Recorded data ::
------------------------------------------------------------

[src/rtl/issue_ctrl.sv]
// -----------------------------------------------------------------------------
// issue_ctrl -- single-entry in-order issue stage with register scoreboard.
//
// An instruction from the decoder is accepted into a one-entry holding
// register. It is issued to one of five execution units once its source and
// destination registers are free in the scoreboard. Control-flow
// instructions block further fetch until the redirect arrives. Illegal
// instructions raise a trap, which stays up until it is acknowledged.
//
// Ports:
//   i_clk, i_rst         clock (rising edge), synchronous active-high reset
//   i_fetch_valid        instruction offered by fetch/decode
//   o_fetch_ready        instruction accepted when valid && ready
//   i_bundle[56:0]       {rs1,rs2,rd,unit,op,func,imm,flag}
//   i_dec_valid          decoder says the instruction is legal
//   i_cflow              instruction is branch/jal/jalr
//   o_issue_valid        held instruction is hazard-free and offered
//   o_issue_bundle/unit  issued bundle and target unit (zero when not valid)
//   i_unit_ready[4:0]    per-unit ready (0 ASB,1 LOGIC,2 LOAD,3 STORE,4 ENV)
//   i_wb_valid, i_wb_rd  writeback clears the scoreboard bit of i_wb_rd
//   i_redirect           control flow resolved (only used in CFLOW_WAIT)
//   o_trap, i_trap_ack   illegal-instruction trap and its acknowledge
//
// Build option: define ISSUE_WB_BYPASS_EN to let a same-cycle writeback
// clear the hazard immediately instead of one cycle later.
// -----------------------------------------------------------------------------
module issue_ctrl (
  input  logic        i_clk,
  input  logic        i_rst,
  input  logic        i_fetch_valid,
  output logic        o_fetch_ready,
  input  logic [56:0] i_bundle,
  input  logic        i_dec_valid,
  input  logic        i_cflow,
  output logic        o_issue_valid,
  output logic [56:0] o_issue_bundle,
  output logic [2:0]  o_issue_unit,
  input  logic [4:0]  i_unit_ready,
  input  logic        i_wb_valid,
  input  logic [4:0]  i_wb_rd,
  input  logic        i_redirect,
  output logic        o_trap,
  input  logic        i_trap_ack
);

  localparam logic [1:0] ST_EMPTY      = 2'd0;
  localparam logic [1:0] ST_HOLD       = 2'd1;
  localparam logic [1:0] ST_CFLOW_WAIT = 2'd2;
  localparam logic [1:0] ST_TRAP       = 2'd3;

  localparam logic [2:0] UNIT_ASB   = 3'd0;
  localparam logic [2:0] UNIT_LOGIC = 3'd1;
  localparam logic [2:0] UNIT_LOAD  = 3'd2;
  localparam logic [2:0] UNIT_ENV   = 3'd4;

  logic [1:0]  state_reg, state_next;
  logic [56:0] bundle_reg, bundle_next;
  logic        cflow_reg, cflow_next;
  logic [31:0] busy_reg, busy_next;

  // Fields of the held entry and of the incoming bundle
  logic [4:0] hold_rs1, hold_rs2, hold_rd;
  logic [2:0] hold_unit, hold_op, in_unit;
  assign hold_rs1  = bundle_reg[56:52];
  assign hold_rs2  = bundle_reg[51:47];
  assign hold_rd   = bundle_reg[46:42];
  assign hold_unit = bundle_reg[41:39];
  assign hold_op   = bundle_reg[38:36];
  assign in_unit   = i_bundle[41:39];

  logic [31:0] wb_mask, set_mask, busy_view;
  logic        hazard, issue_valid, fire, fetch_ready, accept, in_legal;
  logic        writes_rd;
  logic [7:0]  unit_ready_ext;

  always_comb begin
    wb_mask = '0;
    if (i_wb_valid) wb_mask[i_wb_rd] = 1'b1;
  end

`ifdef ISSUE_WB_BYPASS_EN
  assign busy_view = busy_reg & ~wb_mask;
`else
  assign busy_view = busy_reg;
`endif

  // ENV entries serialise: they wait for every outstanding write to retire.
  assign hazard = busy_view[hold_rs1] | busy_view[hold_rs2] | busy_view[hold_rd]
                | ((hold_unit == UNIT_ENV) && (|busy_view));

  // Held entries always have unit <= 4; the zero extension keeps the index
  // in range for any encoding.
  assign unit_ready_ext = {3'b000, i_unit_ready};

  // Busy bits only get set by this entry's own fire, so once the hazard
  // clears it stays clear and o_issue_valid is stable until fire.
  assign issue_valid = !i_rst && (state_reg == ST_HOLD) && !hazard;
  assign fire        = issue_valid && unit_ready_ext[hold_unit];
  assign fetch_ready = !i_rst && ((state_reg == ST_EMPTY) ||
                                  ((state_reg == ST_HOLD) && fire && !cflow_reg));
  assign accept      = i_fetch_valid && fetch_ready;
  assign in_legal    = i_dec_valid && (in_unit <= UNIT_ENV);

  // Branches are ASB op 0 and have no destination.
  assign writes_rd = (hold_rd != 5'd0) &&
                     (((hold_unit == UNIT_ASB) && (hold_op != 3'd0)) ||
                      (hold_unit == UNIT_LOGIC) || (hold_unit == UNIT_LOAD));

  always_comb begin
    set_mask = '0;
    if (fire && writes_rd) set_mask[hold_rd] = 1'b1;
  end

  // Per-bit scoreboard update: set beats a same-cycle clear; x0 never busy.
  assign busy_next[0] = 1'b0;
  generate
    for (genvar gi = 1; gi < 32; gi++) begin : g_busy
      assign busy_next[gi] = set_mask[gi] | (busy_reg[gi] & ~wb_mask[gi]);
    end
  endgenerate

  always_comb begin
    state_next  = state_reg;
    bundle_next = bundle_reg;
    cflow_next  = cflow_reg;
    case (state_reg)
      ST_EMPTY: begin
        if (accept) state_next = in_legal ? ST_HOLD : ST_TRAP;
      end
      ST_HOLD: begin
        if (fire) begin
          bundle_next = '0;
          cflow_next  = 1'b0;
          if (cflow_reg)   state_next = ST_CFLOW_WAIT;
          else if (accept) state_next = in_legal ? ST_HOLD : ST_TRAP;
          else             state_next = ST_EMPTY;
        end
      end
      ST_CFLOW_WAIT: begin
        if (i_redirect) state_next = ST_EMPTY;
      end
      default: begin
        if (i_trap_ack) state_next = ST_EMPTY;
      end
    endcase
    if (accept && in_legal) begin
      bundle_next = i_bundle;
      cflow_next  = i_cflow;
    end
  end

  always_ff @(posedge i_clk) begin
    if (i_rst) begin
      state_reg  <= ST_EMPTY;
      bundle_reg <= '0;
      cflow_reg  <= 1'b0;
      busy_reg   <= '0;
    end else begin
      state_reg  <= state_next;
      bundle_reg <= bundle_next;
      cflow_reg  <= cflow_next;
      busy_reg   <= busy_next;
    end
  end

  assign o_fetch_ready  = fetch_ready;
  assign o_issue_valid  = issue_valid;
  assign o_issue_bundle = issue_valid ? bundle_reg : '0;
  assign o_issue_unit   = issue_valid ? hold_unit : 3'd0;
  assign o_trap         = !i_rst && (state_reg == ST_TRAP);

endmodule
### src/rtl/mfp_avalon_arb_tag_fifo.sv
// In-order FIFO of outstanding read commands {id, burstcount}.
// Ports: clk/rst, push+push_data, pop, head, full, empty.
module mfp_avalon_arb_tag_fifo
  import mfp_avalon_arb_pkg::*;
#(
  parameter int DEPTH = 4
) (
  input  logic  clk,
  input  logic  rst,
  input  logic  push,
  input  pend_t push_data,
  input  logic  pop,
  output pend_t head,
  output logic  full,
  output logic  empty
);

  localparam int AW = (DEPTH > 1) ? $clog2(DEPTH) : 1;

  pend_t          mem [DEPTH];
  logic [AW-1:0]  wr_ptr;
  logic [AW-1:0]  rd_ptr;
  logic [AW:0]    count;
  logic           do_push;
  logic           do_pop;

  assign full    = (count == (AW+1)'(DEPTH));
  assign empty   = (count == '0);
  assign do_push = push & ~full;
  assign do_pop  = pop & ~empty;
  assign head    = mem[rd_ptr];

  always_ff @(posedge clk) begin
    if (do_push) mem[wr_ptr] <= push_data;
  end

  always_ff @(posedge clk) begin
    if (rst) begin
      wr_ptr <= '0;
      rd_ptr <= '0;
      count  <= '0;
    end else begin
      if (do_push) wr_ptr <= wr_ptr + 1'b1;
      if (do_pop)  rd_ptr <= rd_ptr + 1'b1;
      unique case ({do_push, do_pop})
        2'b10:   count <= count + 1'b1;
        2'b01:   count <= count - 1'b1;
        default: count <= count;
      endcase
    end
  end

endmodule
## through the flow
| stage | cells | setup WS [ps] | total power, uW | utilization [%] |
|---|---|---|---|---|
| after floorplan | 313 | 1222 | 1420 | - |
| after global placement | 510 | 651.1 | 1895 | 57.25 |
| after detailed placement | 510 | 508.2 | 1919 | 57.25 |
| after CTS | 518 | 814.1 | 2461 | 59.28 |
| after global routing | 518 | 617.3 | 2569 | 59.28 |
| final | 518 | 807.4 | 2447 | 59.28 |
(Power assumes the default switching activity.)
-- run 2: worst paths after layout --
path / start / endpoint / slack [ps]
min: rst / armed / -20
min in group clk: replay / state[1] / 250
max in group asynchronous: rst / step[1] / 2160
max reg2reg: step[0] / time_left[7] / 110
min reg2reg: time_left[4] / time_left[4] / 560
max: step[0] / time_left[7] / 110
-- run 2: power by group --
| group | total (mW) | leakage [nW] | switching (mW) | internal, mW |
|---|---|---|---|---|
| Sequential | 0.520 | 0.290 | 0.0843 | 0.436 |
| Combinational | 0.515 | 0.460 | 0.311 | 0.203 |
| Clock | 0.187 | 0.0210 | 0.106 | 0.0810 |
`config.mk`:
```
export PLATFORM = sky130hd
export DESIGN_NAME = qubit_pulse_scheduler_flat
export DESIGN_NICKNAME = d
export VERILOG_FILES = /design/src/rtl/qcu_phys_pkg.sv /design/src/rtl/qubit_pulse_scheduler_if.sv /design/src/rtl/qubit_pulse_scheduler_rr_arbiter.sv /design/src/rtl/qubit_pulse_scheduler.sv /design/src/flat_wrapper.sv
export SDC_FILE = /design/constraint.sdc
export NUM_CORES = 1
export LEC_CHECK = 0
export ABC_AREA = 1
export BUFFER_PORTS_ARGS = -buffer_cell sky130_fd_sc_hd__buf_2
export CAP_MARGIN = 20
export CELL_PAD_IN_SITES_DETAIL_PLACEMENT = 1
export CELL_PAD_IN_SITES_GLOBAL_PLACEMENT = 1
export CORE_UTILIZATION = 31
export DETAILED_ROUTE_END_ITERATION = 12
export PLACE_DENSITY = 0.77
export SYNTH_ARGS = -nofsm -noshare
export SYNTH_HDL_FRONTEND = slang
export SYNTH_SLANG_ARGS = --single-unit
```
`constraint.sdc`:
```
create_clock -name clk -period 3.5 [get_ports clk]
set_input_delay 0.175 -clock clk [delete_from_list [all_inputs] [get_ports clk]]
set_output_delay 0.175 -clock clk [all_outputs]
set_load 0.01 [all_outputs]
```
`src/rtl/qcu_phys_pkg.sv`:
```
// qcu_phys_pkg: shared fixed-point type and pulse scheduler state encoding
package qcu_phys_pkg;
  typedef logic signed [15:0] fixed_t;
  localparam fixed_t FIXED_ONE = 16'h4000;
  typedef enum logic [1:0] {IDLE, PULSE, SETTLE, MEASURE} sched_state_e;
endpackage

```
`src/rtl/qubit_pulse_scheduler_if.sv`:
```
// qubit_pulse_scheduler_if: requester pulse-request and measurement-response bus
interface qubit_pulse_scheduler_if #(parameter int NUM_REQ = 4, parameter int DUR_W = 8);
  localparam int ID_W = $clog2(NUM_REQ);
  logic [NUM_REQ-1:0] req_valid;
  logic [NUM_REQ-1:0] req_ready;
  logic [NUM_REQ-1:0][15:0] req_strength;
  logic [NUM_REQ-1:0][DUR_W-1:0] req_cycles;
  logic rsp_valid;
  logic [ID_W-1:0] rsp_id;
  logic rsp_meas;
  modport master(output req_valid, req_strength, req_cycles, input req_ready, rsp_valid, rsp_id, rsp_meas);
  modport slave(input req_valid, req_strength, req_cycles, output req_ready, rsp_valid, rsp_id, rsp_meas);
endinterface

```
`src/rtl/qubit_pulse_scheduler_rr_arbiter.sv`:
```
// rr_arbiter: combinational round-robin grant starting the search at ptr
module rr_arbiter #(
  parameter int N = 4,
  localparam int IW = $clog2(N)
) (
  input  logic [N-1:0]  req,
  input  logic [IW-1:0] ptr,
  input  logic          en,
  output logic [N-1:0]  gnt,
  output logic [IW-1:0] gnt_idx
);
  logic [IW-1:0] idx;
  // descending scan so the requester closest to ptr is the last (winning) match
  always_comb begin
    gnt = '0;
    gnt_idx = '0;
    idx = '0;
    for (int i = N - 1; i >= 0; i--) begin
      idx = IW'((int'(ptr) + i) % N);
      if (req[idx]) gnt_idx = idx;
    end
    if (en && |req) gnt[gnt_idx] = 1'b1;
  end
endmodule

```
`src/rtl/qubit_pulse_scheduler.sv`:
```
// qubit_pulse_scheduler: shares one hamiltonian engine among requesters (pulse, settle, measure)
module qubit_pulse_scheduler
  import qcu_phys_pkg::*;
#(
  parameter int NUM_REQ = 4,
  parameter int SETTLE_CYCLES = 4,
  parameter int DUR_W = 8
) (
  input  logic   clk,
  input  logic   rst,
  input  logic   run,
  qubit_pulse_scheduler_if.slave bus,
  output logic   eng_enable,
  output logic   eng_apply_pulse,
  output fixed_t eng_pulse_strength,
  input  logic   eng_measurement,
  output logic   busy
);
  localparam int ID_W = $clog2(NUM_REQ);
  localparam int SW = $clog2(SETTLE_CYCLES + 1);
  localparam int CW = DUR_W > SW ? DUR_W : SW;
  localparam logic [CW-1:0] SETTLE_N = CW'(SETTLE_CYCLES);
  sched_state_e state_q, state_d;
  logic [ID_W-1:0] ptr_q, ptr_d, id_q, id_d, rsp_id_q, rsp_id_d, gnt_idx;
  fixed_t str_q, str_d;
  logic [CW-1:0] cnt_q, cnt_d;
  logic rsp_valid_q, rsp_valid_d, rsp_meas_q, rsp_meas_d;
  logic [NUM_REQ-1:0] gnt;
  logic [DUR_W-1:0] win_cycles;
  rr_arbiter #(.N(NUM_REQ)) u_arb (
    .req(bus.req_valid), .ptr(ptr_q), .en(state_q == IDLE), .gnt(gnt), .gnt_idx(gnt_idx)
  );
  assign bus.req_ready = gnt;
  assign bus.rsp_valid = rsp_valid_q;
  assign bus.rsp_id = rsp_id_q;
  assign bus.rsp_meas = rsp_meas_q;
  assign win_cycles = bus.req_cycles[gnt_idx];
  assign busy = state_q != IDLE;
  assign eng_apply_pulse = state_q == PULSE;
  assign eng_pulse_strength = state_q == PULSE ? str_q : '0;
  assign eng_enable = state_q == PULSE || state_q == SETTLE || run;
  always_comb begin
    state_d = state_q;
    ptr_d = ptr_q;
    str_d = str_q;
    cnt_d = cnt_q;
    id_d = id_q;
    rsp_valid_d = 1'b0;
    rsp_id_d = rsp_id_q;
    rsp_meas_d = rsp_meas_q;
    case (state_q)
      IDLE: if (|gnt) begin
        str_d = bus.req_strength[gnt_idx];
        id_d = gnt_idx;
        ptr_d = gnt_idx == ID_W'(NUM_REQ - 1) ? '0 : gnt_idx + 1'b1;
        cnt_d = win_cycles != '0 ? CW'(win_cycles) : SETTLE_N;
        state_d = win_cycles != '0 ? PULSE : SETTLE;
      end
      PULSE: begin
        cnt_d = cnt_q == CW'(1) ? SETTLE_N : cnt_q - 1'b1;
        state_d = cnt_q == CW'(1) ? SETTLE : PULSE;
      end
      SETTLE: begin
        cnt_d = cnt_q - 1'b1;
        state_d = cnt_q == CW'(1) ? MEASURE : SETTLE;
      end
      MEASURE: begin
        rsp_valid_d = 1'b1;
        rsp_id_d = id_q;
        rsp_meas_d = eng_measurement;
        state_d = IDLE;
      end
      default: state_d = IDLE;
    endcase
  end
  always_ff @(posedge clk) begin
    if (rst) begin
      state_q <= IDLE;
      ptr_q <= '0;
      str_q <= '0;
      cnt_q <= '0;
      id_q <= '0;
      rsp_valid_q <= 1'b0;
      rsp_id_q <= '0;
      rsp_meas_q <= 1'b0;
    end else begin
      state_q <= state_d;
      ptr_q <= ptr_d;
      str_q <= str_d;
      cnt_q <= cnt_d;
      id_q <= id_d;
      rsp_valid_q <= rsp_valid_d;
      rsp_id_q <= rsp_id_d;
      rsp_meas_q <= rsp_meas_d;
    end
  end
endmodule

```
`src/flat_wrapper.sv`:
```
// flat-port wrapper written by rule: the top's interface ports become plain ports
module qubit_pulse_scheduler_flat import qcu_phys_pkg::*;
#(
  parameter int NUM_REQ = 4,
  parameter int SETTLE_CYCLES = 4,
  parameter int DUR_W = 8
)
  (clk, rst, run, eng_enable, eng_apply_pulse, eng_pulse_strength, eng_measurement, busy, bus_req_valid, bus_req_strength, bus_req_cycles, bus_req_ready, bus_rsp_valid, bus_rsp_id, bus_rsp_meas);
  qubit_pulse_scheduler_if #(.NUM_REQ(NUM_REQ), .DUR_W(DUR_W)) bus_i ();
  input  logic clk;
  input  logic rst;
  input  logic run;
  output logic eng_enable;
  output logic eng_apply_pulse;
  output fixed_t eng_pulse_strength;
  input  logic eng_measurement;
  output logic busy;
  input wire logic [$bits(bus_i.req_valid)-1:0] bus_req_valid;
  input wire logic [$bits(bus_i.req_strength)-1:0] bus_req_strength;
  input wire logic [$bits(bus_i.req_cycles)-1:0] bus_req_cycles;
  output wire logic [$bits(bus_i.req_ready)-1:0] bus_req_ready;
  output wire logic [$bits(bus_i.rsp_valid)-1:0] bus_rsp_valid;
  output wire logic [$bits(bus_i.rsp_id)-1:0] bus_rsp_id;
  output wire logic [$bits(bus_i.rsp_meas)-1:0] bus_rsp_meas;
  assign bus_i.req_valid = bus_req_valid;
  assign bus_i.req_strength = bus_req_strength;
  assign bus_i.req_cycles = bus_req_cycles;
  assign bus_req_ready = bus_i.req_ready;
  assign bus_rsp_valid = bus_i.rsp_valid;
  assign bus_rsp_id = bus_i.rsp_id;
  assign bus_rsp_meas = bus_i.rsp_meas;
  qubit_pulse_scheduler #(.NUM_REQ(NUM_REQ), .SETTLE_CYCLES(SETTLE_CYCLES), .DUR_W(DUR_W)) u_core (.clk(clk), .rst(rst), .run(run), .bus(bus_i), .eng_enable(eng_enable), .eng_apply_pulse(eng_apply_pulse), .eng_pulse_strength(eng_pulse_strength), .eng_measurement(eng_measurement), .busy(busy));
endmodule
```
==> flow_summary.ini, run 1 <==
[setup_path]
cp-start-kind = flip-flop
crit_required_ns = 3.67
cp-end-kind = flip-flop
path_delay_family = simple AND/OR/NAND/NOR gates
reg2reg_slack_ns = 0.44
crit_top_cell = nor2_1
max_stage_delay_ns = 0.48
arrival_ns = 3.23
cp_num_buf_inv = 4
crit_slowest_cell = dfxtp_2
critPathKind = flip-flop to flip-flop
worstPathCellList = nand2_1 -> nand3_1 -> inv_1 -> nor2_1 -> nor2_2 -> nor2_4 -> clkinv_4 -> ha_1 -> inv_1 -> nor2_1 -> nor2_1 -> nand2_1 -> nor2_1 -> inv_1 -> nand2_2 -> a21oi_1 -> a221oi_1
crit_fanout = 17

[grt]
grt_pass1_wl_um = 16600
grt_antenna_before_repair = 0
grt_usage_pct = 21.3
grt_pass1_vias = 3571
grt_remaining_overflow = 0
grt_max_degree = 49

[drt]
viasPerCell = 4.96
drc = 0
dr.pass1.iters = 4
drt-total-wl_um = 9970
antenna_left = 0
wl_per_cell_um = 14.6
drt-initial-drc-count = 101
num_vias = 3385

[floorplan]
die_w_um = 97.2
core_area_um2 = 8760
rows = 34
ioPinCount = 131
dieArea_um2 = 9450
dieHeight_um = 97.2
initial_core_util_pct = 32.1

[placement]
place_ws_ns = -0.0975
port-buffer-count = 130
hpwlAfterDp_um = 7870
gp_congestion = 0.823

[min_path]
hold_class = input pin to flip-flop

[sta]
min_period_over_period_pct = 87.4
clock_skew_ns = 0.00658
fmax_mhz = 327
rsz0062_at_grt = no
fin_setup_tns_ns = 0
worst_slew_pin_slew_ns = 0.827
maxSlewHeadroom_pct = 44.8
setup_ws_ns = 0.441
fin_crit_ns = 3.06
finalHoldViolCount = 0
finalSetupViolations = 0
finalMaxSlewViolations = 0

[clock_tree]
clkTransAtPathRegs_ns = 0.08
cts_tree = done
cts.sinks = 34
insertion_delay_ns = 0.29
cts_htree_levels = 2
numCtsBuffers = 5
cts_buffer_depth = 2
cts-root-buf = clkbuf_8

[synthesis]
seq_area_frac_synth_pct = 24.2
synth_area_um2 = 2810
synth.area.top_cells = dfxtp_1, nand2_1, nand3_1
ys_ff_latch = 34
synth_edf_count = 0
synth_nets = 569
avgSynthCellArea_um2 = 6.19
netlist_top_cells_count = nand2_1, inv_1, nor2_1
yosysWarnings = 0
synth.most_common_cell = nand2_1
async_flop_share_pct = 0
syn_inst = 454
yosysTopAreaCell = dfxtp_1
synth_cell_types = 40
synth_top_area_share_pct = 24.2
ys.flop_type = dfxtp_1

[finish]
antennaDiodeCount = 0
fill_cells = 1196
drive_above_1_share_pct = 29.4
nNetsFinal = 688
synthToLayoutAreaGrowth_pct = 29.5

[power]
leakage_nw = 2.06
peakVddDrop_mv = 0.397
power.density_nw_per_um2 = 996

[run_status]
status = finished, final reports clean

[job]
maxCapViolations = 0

------------------------------------------------------------

Work item :: In the entries above, please find the line with "clock_skew_ns = 0.00658" and the line with "[run_status]", then write out exactly those two lines and every line between them, and nothing more.

Your response ::
clock_skew_ns = 0.00658
fmax_mhz = 327
rsz0062_at_grt = no
fin_setup_tns_ns = 0
worst_slew_pin_slew_ns = 0.827
maxSlewHeadroom_pct = 44.8
setup_ws_ns = 0.441
fin_crit_ns = 3.06
finalHoldViolCount = 0
finalSetupViolations = 0
finalMaxSlewViolations = 0

[clock_tree]
clkTransAtPathRegs_ns = 0.08
cts_tree = done
cts.sinks = 34
insertion_delay_ns = 0.29
cts_htree_levels = 2
numCtsBuffers = 5
cts_buffer_depth = 2
cts-root-buf = clkbuf_8

[synthesis]
seq_area_frac_synth_pct = 24.2
synth_area_um2 = 2810
synth.area.top_cells = dfxtp_1, nand2_1, nand3_1
ys_ff_latch = 34
synth_edf_count = 0
synth_nets = 569
avgSynthCellArea_um2 = 6.19
netlist_top_cells_count = nand2_1, inv_1, nor2_1
yosysWarnings = 0
synth.most_common_cell = nand2_1
async_flop_share_pct = 0
syn_inst = 454
yosysTopAreaCell = dfxtp_1
synth_cell_types = 40
synth_top_area_share_pct = 24.2
ys.flop_type = dfxtp_1

[finish]
antennaDiodeCount = 0
fill_cells = 1196
drive_above_1_share_pct = 29.4
nNetsFinal = 688
synthToLayoutAreaGrowth_pct = 29.5

[power]
leakage_nw = 2.06
peakVddDrop_mv = 0.397
power.density_nw_per_um2 = 996

[run_status]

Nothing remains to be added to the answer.